WHAT YOU ARE ASKED TO DO:
Could you set down exactly the lines of the data below, starting at the one that holds "6_report | 2570 | 2340 | 1380" and ending at the one that holds "metrics, run 1", both included, and only those?

━━━ SUPPLIED ENTRIES ━━━

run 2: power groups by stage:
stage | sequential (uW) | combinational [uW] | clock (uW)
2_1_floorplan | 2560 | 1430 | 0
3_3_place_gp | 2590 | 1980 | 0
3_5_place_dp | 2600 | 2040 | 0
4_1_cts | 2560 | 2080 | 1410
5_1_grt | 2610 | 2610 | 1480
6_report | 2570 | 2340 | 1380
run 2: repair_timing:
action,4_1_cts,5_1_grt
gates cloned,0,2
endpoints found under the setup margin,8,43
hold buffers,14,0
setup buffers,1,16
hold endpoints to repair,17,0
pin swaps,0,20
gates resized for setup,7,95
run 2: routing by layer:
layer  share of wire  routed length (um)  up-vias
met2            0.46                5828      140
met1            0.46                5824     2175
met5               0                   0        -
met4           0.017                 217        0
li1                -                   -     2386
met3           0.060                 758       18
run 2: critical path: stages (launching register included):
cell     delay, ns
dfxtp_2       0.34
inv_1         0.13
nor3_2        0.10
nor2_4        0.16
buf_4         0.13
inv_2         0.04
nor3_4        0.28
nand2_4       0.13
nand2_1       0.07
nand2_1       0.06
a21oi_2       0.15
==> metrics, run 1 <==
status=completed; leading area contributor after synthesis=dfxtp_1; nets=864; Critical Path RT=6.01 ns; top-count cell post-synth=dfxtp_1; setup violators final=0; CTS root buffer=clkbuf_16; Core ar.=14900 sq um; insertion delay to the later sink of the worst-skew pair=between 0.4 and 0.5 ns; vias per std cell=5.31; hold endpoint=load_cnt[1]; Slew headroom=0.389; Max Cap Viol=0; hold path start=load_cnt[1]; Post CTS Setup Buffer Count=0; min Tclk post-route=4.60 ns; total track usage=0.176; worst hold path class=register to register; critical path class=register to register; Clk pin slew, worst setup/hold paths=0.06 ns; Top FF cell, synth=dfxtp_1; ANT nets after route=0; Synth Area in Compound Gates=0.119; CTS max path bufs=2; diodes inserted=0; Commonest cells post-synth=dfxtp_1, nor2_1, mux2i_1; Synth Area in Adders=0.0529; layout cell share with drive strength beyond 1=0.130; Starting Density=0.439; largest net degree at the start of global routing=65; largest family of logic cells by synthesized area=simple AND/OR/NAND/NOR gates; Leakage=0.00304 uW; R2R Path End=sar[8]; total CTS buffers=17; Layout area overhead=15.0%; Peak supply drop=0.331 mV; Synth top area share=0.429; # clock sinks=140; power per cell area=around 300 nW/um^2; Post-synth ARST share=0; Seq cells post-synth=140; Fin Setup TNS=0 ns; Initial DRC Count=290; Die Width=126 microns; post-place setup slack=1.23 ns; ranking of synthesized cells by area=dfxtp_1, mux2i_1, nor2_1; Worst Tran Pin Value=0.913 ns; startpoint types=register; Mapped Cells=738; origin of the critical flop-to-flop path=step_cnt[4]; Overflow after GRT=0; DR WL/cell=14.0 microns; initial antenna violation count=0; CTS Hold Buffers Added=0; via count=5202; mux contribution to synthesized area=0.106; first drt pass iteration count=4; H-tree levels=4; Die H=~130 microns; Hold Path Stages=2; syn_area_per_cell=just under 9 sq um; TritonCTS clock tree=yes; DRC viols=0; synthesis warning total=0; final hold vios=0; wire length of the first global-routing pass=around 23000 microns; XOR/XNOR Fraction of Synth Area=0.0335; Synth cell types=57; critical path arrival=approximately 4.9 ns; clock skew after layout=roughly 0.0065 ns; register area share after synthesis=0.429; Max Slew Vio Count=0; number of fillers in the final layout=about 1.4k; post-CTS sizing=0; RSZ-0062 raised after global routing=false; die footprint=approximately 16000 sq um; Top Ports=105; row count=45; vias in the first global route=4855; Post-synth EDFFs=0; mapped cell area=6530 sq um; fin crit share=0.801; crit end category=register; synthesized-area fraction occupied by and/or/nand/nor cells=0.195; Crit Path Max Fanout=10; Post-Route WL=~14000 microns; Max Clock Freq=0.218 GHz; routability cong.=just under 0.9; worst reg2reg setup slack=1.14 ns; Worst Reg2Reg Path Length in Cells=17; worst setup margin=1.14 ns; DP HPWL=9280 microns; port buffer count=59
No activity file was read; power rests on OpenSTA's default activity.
[config.mk]
export PLATFORM = sky130hd
export DESIGN_NAME = sat_target
export DESIGN_NICKNAME = d
export VERILOG_FILES = /design/src/sat_pkg.sv /design/src/sat_addr_if.sv /design/src/sat_strap.sv /design/src/sat_target.sv
export SDC_FILE = /design/constraint.sdc
export NUM_CORES = 1
export LEC_CHECK = 0
export BUFFER_PORTS_ARGS = -buffer_cell sky130_fd_sc_hd__buf_4
export CORE_ASPECT_RATIO = 0.9
export CORE_MARGIN = 2
export CORE_UTILIZATION = 40
export CTS_CLUSTER_SIZE = 28
export DETAILED_ROUTE_END_ITERATION = 10
export SKIP_LAST_GASP = 1
export SYNTH_ARGS = -nofsm -noshare
export SYNTH_HDL_FRONTEND = slang
export SYNTH_SLANG_ARGS = --single-unit
[constraint.sdc]
create_clock -name mclk_i -period 3 [get_ports mclk_i]
set_clock_uncertainty 0.2 [all_clocks]
set_input_delay 0.45 -clock mclk_i [delete_from_list [all_inputs] [get_ports mclk_i]]
set_output_delay 0.45 -clock mclk_i [all_outputs]
set_load 0.01 [all_outputs]
## config.mk

```make
export PLATFORM = sky130hd
export DESIGN_NAME = cdt_timer_bank
export DESIGN_NICKNAME = d
export VERILOG_FILES = /design/src/cdt_pkg.sv /design/src/cdt_timer_bank.sv
export SDC_FILE = /design/constraint.sdc
export NUM_CORES = 2
export LEC_CHECK = 0
export ABC_AREA = 1
export BUFFER_PORTS_ARGS = -buffer_cell sky130_fd_sc_hd__buf_4
export CORE_MARGIN = 2
export CORE_UTILIZATION = 35
export CTS_CLUSTER_DIAMETER = 30
export DETAILED_ROUTE_END_ITERATION = 10
export PLACE_DENSITY = 0.52
export SETUP_SLACK_MARGIN = 0.2
export SYNTH_ARGS = -nofsm -noshare
export SYNTH_HDL_FRONTEND = slang
export SYNTH_SLANG_ARGS = --single-unit
export TNS_END_PERCENT = 20
```

## constraint.sdc

```tcl
create_clock -name clk -period 7.25 [get_ports clk]
set_input_delay 2.175 -clock clk [delete_from_list [all_inputs] [get_ports clk]]
set_output_delay 2.175 -clock clk [all_outputs]
set_load 0.02 [all_outputs]
```

## src/cdt_pkg.sv

```systemverilog
package cdt_pkg;

    // Bank size and bus widths
    localparam int unsigned num_timers = 8;
    localparam int unsigned data_w = 32;
    localparam int unsigned addr_w = 12;

    // Counter width of each timer, from 8 to 32 bits
    localparam int unsigned timer_width [num_timers] = '{32, 32, 16, 16, 8, 8, 24, 32};

    // Build options
    localparam bit enhanced_mode_option = 1'b1;
    localparam bit irq_bus_sync_option = 1'b0;
    localparam bit irq_polarity_option = 1'b1;

    // Address layout: one 32-byte block per timer, then the global registers
    localparam logic [addr_w-1:0] timer_block_mask = 12'h01f;
    localparam int unsigned timer_index_lsb = 5;
    localparam logic [addr_w-1:0] global_base = 12'h100;

    // Offsets inside a timer block
    localparam logic [addr_w-1:0] off_reload_value_n = 12'h000;
    localparam logic [addr_w-1:0] off_counter_readback_n = 12'h004;
    localparam logic [addr_w-1:0] off_per_timer_control_n = 12'h008;
    localparam logic [addr_w-1:0] off_irq_ack_n = 12'h00c;
    localparam logic [addr_w-1:0] off_irq_state_n = 12'h010;
    localparam logic [addr_w-1:0] off_high_reload_value_n = 12'h014;

    // Global registers
    localparam logic [addr_w-1:0] addr_irq_state_all = 12'h100;
    localparam logic [addr_w-1:0] addr_irq_ack_all = 12'h104;
    localparam logic [addr_w-1:0] addr_raw_irq_all = 12'h108;

    // Control register fields
    localparam int unsigned ctl_enable_bit = 0;
    localparam int unsigned ctl_mode_bit = 1;
    localparam int unsigned ctl_mask_bit = 2;
    localparam int unsigned ctl_width = 3;

    // Reset values
    localparam logic [ctl_width-1:0] ctl_reset = 3'h0;
    localparam logic [data_w-1:0] reload_reset = 32'h0000_0000;
    localparam logic [data_w-1:0] word_zero = 32'h0000_0000;

    // Decoded register kinds
    typedef enum logic [3:0] {
        cdt_reg_none,
        cdt_reg_reload,
        cdt_reg_readback,
        cdt_reg_control,
        cdt_reg_ack,
        cdt_reg_state,
        cdt_reg_high_reload,
        cdt_reg_state_all,
        cdt_reg_ack_all,
        cdt_reg_raw_all
    } cdt_reg_t;

endpackage : cdt_pkg

```

## src/cdt_timer_bank.sv

```systemverilog
`timescale 1ns/10ps
`default_nettype none

// Contract
// - Control bit 0 enables or disables timer
// - Enabled timer decrements on each count edge
// - First count edge after enable loads reload value
// - Disable resets counter, toggle, count state
// - Readback is zero while disabled, else live
// - Per-timer counter width, 8 to 32 bits
// - Reload accepted in parts by byte lanes
// - User mode reloads reload value at zero
// - Free mode reloads all ones at zero
// - Enhanced user mode alternates both reload values
// - Internal interrupt on zero to reload wrap
// - Disabled timer: no interrupts, pending cleared
// - Enhanced unsynced: interrupt straight from count side
// - That interrupt persists until ack or disable
// - Per-timer ack read clears only that timer
// - Global ack read clears all, penable low
// - Set beats clear when ack meets interrupt
// - State registers read without clearing anything
// - Control bit 2 masks timer interrupt
// - All masked means combined flag masked
// - Global flag set when any timer interrupts
// - One polarity option for all interrupt outputs
// - Counter-active bus output per timer
// - Non-enhanced sets interrupt by edge detect
// - PWM toggle low reload+1, high high+1
module cdt_timer_bank (
    // Clock and reset
    input wire logic clk,
    input wire logic rst,
    // APB slave
    input wire logic psel,
    input wire logic penable,
    input wire logic pwrite,
    input wire logic [cdt_pkg::addr_w-1:0] paddr,
    input wire logic [cdt_pkg::data_w-1:0] pwdata,
    input wire logic [3:0] pstrb,
    output logic [cdt_pkg::data_w-1:0] prdata,
    output logic pready,
    output logic pslverr,
    // Timer count clocks, sampled as synchronous inputs
    input wire logic [cdt_pkg::num_timers-1:0] timer_clk,
    // Timer outputs
    output logic [cdt_pkg::num_timers-1:0] counter_active,
    output logic [cdt_pkg::num_timers-1:0] toggle,
    output logic [cdt_pkg::num_timers-1:0] timer_irq,
    output logic timer_irq_flag
);

    localparam int unsigned nt = cdt_pkg::num_timers;
    localparam int unsigned dw = cdt_pkg::data_w;

    // All-ones value of the given timer's width
    function automatic logic [dw-1:0] width_mask(input int unsigned idx);
        logic [dw-1:0] m;
        m = '1;
        width_mask = m >> (dw - cdt_pkg::timer_width[idx]);
    endfunction : width_mask

    // Byte-lane merge of a write into a stored word
    function automatic logic [dw-1:0] lane_merge(input logic [dw-1:0] old, input logic [dw-1:0] wd,
                                                 input logic [3:0] strb);
        logic [dw-1:0] r;
        r = old;
        for (int b = 0; b < 4; b++) begin
            if (strb[b]) begin
                r[b*8 +: 8] = wd[b*8 +: 8];
            end
        end
        lane_merge = r;
    endfunction : lane_merge

    // Register kind of an address
    function automatic cdt_pkg::cdt_reg_t decode(input logic [cdt_pkg::addr_w-1:0] a);
        logic [cdt_pkg::addr_w-1:0] off;
        off = a & cdt_pkg::timer_block_mask;
        decode = cdt_pkg::cdt_reg_none;
        if (a < cdt_pkg::global_base) begin
            case (off)
                cdt_pkg::off_reload_value_n: decode = cdt_pkg::cdt_reg_reload;
                cdt_pkg::off_counter_readback_n: decode = cdt_pkg::cdt_reg_readback;
                cdt_pkg::off_per_timer_control_n: decode = cdt_pkg::cdt_reg_control;
                cdt_pkg::off_irq_ack_n: decode = cdt_pkg::cdt_reg_ack;
                cdt_pkg::off_irq_state_n: decode = cdt_pkg::cdt_reg_state;
                cdt_pkg::off_high_reload_value_n: begin
                    if (cdt_pkg::enhanced_mode_option) begin
                        decode = cdt_pkg::cdt_reg_high_reload;
                    end
                end
                default: decode = cdt_pkg::cdt_reg_none;
            endcase
        end else begin
            case (a)
                cdt_pkg::addr_irq_state_all: decode = cdt_pkg::cdt_reg_state_all;
                cdt_pkg::addr_irq_ack_all: decode = cdt_pkg::cdt_reg_ack_all;
                cdt_pkg::addr_raw_irq_all: decode = cdt_pkg::cdt_reg_raw_all;
                default: decode = cdt_pkg::cdt_reg_none;
            endcase
        end
    endfunction : decode

    // Software-visible state
    logic [cdt_pkg::ctl_width-1:0] per_timer_control_n [nt];
    logic [dw-1:0] reload_value_n [nt];
    logic [dw-1:0] high_reload_value_n [nt];

    // Count-side state
    logic [dw-1:0] count [nt];
    logic [nt-1:0] enable_seen;
    logic [nt-1:0] count_clk_q;
    logic [nt-1:0] raw_irq;
    logic [nt-1:0] raw_irq_q;
    logic [nt-1:0] pending;

    // Bus decode
    cdt_pkg::cdt_reg_t sel_kind;
    logic [2:0] sel_timer;
    logic setup_phase;
    logic write_done;
    logic [nt-1:0] enabled;
    logic [nt-1:0] masked;
    logic [dw-1:0] ctl_merged;

    always_comb begin
        sel_kind = decode(paddr);
        sel_timer = paddr[cdt_pkg::timer_index_lsb +: 3];
        setup_phase = psel & ~penable;
        write_done = psel & penable & pready & pwrite;
        // Control word merged by lanes, then cut to its three live bits
        ctl_merged = lane_merge({29'h0, per_timer_control_n[sel_timer]}, pwdata, pstrb);
        for (int i = 0; i < nt; i++) begin
            enabled[i] = per_timer_control_n[i][cdt_pkg::ctl_enable_bit];
            masked[i] = per_timer_control_n[i][cdt_pkg::ctl_mask_bit];
        end
    end

    // APB handshake: one wait-free access, answer registered at setup
    always_ff @(posedge clk) begin
        if (rst) begin
            pready <= 1'b0;
            pslverr <= 1'b0;
        end else begin
            pready <= setup_phase;
            pslverr <= setup_phase && (sel_kind == cdt_pkg::cdt_reg_none);
        end
    end

    // Register writes take effect at the completing edge
    always_ff @(posedge clk) begin
        if (rst) begin
            for (int i = 0; i < nt; i++) begin
                per_timer_control_n[i] <= cdt_pkg::ctl_reset;
                reload_value_n[i] <= cdt_pkg::reload_reset;
                high_reload_value_n[i] <= cdt_pkg::reload_reset;
            end
        end else if (write_done) begin
            case (sel_kind)
                cdt_pkg::cdt_reg_control: begin
                    // Enable, mode and mask written together
                    per_timer_control_n[sel_timer] <= ctl_merged[cdt_pkg::ctl_width-1:0];
                end
                cdt_pkg::cdt_reg_reload: begin
                    // Narrow masters fill the word one lane at a time
                    reload_value_n[sel_timer] <= lane_merge(reload_value_n[sel_timer], pwdata, pstrb)
                                                 & width_mask(32'(sel_timer));
                end
                cdt_pkg::cdt_reg_high_reload: begin
                    high_reload_value_n[sel_timer] <= lane_merge(high_reload_value_n[sel_timer], pwdata, pstrb)
                                                      & width_mask(32'(sel_timer));
                end
                default: begin
                end
            endcase
        end
    end

    // Read data, registered in the setup cycle so no side effect waits on penable
    always_ff @(posedge clk) begin
        if (rst) begin
            prdata <= cdt_pkg::word_zero;
        end else if (setup_phase && !pwrite) begin
            case (sel_kind)
                cdt_pkg::cdt_reg_reload: prdata <= reload_value_n[sel_timer];
                cdt_pkg::cdt_reg_high_reload: prdata <= high_reload_value_n[sel_timer];
                cdt_pkg::cdt_reg_readback: begin
                    prdata <= enabled[sel_timer] ? count[sel_timer] : cdt_pkg::word_zero;
                end
                cdt_pkg::cdt_reg_control: prdata <= {29'h0, per_timer_control_n[sel_timer]};
                cdt_pkg::cdt_reg_ack: prdata <= {31'h0, pending[sel_timer] & ~masked[sel_timer]};
                cdt_pkg::cdt_reg_state: prdata <= {31'h0, pending[sel_timer] & ~masked[sel_timer]};
                cdt_pkg::cdt_reg_state_all: prdata <= {24'h0, pending & ~masked};
                cdt_pkg::cdt_reg_ack_all: prdata <= {24'h0, pending & ~masked};
                cdt_pkg::cdt_reg_raw_all: prdata <= {24'h0, pending};
                default: prdata <= cdt_pkg::word_zero;
            endcase
        end
    end

    // Count clock edge detection; inputs are already synchronous
    always_ff @(posedge clk) begin
        if (rst) begin
            count_clk_q <= '0;
        end else begin
            count_clk_q <= timer_clk;
        end
    end

    // Counters
    always_ff @(posedge clk) begin
        for (int i = 0; i < nt; i++) begin
            if (rst || !enabled[i]) begin
                // Disable clears count, enable_seen, toggle and raw_irq at once
                count[i] <= cdt_pkg::word_zero;
                enable_seen[i] <= 1'b0;
                toggle[i] <= 1'b0;
                raw_irq[i] <= 1'b0;
            end else if (timer_clk[i] && !count_clk_q[i]) begin
                enable_seen[i] <= 1'b1;
                if (!enable_seen[i]) begin
                    count[i] <= reload_value_n[i];
                    raw_irq[i] <= 1'b0;
                end else if (count[i] == cdt_pkg::word_zero) begin
                    raw_irq[i] <= 1'b1;
                    toggle[i] <= ~toggle[i];
                    if (!per_timer_control_n[i][cdt_pkg::ctl_mode_bit]) begin
                        count[i] <= width_mask(i);
                    end else if (cdt_pkg::enhanced_mode_option && !toggle[i]) begin
                        // Toggle about to rise: high phase counts from the second value
                        count[i] <= high_reload_value_n[i];
                    end else begin
                        count[i] <= reload_value_n[i];
                    end
                end else begin
                    count[i] <= count[i] - 32'h0000_0001;
                    raw_irq[i] <= 1'b0;
                end
            end
        end
    end

    // Pending interrupts
    always_ff @(posedge clk) begin
        if (rst) begin
            raw_irq_q <= '0;
        end else begin
            raw_irq_q <= raw_irq;
        end
    end

    logic [nt-1:0] irq_set;
    logic [nt-1:0] irq_clear;

    always_comb begin
        for (int i = 0; i < nt; i++) begin
            if (cdt_pkg::enhanced_mode_option && !cdt_pkg::irq_bus_sync_option) begin
                irq_set[i] = raw_irq[i];
            end else begin
                irq_set[i] = raw_irq[i] & ~raw_irq_q[i];
            end
            // Acks act in the setup cycle, while penable is still low
            irq_clear[i] = setup_phase && !pwrite
                           && ((sel_kind == cdt_pkg::cdt_reg_ack && sel_timer == 3'(i))
                               || sel_kind == cdt_pkg::cdt_reg_ack_all);
        end
    end

    always_ff @(posedge clk) begin
        for (int i = 0; i < nt; i++) begin
            if (rst || !enabled[i]) begin
                pending[i] <= 1'b0;
            end else if (irq_set[i] || raw_irq[i]) begin
                // A clear that meets a live internal interrupt is lost
                pending[i] <= pending[i] | irq_set[i];
            end else if (irq_clear[i]) begin
                pending[i] <= 1'b0;
            end
        end
    end

    // Outputs, all from flops
    always_ff @(posedge clk) begin
        if (rst) begin
            counter_active <= '0;
            timer_irq <= {nt{~cdt_pkg::irq_polarity_option}};
            timer_irq_flag <= ~cdt_pkg::irq_polarity_option;
        end else begin
            counter_active <= enabled;
            for (int i = 0; i < nt; i++) begin
                timer_irq[i] <= (pending[i] & ~masked[i]) ^ ~cdt_pkg::irq_polarity_option;
            end
            // Masked timers drop out, so an all-masked bank never flags
            timer_irq_flag <= (|(pending & ~masked)) ^ ~cdt_pkg::irq_polarity_option;
        end
    end

endmodule : cdt_timer_bank

`default_nettype wire

```

==> metrics.md <==
| Metric | Value |
|---|---|
| Status | `finished, final reports clean` |
| Max VDD drop | `0.000272 V` |
| Most common cell after layout, fill and taps aside | `nand2_1` |
| Final Net Count | `6752` |
| XOR/XNOR Fraction of Synth Area | `2.50%` |
| Endpoint kind of the worst setup timing path | `flop` |
| Fraction of power consumed by combinational cells | `8.6%` |
| CP max stage delay | `0.44 ns` |
| CP Data Required Time | `7.96 ns` |
| Leftover overflow at the end of global routing | `0` |
| Post-CTS clock slew at the launch and capture registers of the worst setup and hold paths | `0.05 ns` |
| Hold Fails Final Rpt | `0` |
| Pre-Repair DR Iteration Count | `7` |
| Insertion delay of the later-clocked pin in the worst-skew pair | `0.88 ns` |
| Die ar. | `149000 um^2` |
| Final routed wire length divided by cell count | `30.7 um` |
| Path class of the lowest-slack min-delay path | `reg2reg` |
| Count of unique library cells instantiated by Yosys | `53` |
| Maximum fanout count along the critical path | `19` |
| EDFF count, synth | `792` |
| Mean instance size in the synthesized netlist | `7.92 um^2` |
| Deepest level of the CTS H-tree | `4` |
| Startpoint class of the critical path | `input pin` |
| Cells after Synth | `6466` |
| Fraction of the mapped netlist area in adder cells | `0.538%` |
| Post-detailed-route DRC marker count | `0` |
| Leading cell types in the layout, fill and taps excluded | `1326 x nand2_1, 1260 x nor2_1, 792 x edfxtp_1` |
| Slowest cell on the critical path | `ha_1` |
| Detail Route Antenna Nets | `0` |
| Number of top-level pins | `120` |
| Via count normalized by instance count | `5.85` |
| Detailed Route Iter0 Violations | `7677` |
| Chip height | `386 um` |
| R2r setup slk | `3.32 ns` |
| Max-slew headroom | `13.4%` |
| Growth of design area from synthesis to finish | `24.2%` |
| Final clock period utilization by the worst path | `75.6%` |
| Cell-internal power | `14.4 mW` |
| Antenna violations before repair | `9` |
| Worst setup path class | `in2reg` |
| Starting Density | `35.2%` |
| Cell area after synthesis | `51200 um^2` |
| Post-synthesis async set-or-reset flop share | `0%` |
| Leading cell types by total area after synthesis | `edfxtp_1 46%, nand2_1 9.7%, nor2_1 9.3%` |
| Detail Placement HPWL | `204000 um` |
| Row count | `140` |
| CTS Buf Count | `238` |
| Switching power as a share of total power | `25.4%` |
| Max_cap viols | `0` |
| Number of cells upsized or downsized after cts | `0` |
| Number of global-route vias before repair | `48500` |
| Core area | `145000 um^2` |
| Share of synthesized cell area in and, or, nand and nor gates | `28.2%` |
| Sequential-to-total area share from yosys stat | `50.0%` |
| Max Slew Vio Count | `0` |
| Largest net degree at the start of global routing | `101` |
| Clock network power share | `60.8%` |
| Flop pwr share | `30.7%` |
| Most repeated library cell on the critical path | `nor2_1` |
| Hold-fix buffers, CTS | `0` |
| Max frequency | `0.182 GHz` |
| Unrepaired setup endpoints after global routing | `false` |
| Synthesis Warnings | `0` |
| Post-detailed-routing wire length | `270000 um` |
| Prevailing post-synth register cell | `edfxtp_1` |
| Share of post-route cells with drive strength above 1 | `11.3%` |
| All-layer global routing usage | `35.1%` |
| Cell taking the most area after synthesis | `edfxtp_1` |
| Final Skew | `0.0527 ns` |
| Worst hold-check slack | `0.455 ns` |
| Combinational family with the most area after synthesis | `simple AND/OR/NAND/NOR gates` |
| Total via count in the routed design | `51500` |
| Fin crit period | `5.48 ns` |
| Setup violation total in the final timing report | `0` |
| Post-Synthesis Net Count | `6549` |
| Cells along the critical path | `buf_4, inv_1, ha_1, inv_1, nand2_1, ha_1, inv_1, nor2_1, clkinv_1, nor2_1, o211ai_1, buf_4, nor2_1, o21ai_1, nor2_1` |
| Post-CTS setup buffer count | `0` |
| Leakage power total | `26.1 nW` |
| Data arrival time at the worst-slack endpoint | `6.19 ns` |
| Transition time at the pin with the least slew margin | `1.29 ns` |
| CTS sink cnt | `883` |
| Synthesized flop and latch total | `883` |
| Final estimated routing congestion in global placement | `1.04` |
| CTS Buffer Depth | `3` |
| Share of cell area taken by muxes after synthesis | `0.0195%` |
| NetSw | `4.91 mW` |
| Total negative slack for setup checks | `0 ns` |
| Buffers added on ports | `119` |
| Top-area cell type share of the netlist area | `46.4%` |
| Compound-gate portion of the synthesized area | `11.8%` |
| Die Width | `386 um` |
| Areal power density over the cells | `304 nW/um^2` |
| Global-route wire length before repair | `371000 um` |
| CTS root buffer | `clkbuf_16` |
| TritonCTS clock tree | `done` |
==> src/common/mcf_params.svh <==
// constants for the meter command interpreter: offsets, fields, limits
// assumes byte addressing on a 32-bit apb bus
`ifndef MCF_PARAMS_SVH
`define MCF_PARAMS_SVH
// ****************************************
// register byte offsets
// ****************************************
`define MCF_A_VALUE 8'h00
`define MCF_A_CMD 8'h04
`define MCF_A_CFG 8'h08
`define MCF_A_STORE 8'h0C
`define MCF_A_STATUS 8'h10
// ****************************************
// fields, limits and reset values
// ****************************************
`define MCF_VAL_NEG 31
`define MCF_CFG_SRC 4
`define MCF_CFG_LINE 24
`define MCF_STORE_GO 31
`define MCF_FULL_DIGITS 4'h7
`define MCF_CAL_LIMIT 24'h2191C0
`define MCF_HS_MAX_MS 20'h00004
`define MCF_FMT_RESET 3'h0
`define MCF_SRC_RESET 1'h0
`define MCF_CH_COMMA 8'h2C
`define MCF_CH_TAG 8'h42
`define MCF_CH_ZERO 8'h30
`endif

==> src/common/mcf_pkg.sv <==
// types shared by the meter command interpreter
// assumes nothing beyond a systemverilog compiler
package mcf_pkg;
    // command codes written to the command register
    typedef enum logic [2:0] {cmd_zero_offset, cmd_ref_temp,
        cal_high_point, cal_low_point, factory_restore,
        save_power_up_state} mcf_cmd_t;
    // output data formats
    typedef enum logic [2:0] {single_with_prefix, single_bare,
        buffer_prefix_location, buffer_location_only,
        buffer_prefix_only, buffer_bare} mcf_fmt_t;
    // token kinds on the output stream
    typedef enum logic [1:0] {kind_prefix, kind_reading, kind_char,
        kind_term} mcf_kind_t;
    // output stream states
    typedef enum logic [3:0] {st_idle, st_prefix, st_read, st_lcomma,
        st_ltag, st_dig2, st_dig1, st_dig0, st_sep, st_term} mcf_st_t;
endpackage : mcf_pkg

━━━

SOLUTION FOR THIS PROBLEM:
6_report | 2570 | 2340 | 1380
run 2: repair_timing:
action,4_1_cts,5_1_grt
gates cloned,0,2
endpoints found under the setup margin,8,43
hold buffers,14,0
setup buffers,1,16
hold endpoints to repair,17,0
pin swaps,0,20
gates resized for setup,7,95
run 2: routing by layer:
layer  share of wire  routed length (um)  up-vias
met2            0.46                5828      140
met1            0.46                5824     2175
met5               0                   0        -
met4           0.017                 217        0
li1                -                   -     2386
met3           0.060                 758       18
run 2: critical path: stages (launching register included):
cell     delay, ns
dfxtp_2       0.34
inv_1         0.13
nor3_2        0.10
nor2_4        0.16
buf_4         0.13
inv_2         0.04
nor3_4        0.28
nand2_4       0.13
nand2_1       0.07
nand2_1       0.06
a21oi_2       0.15
==> metrics, run 1 <==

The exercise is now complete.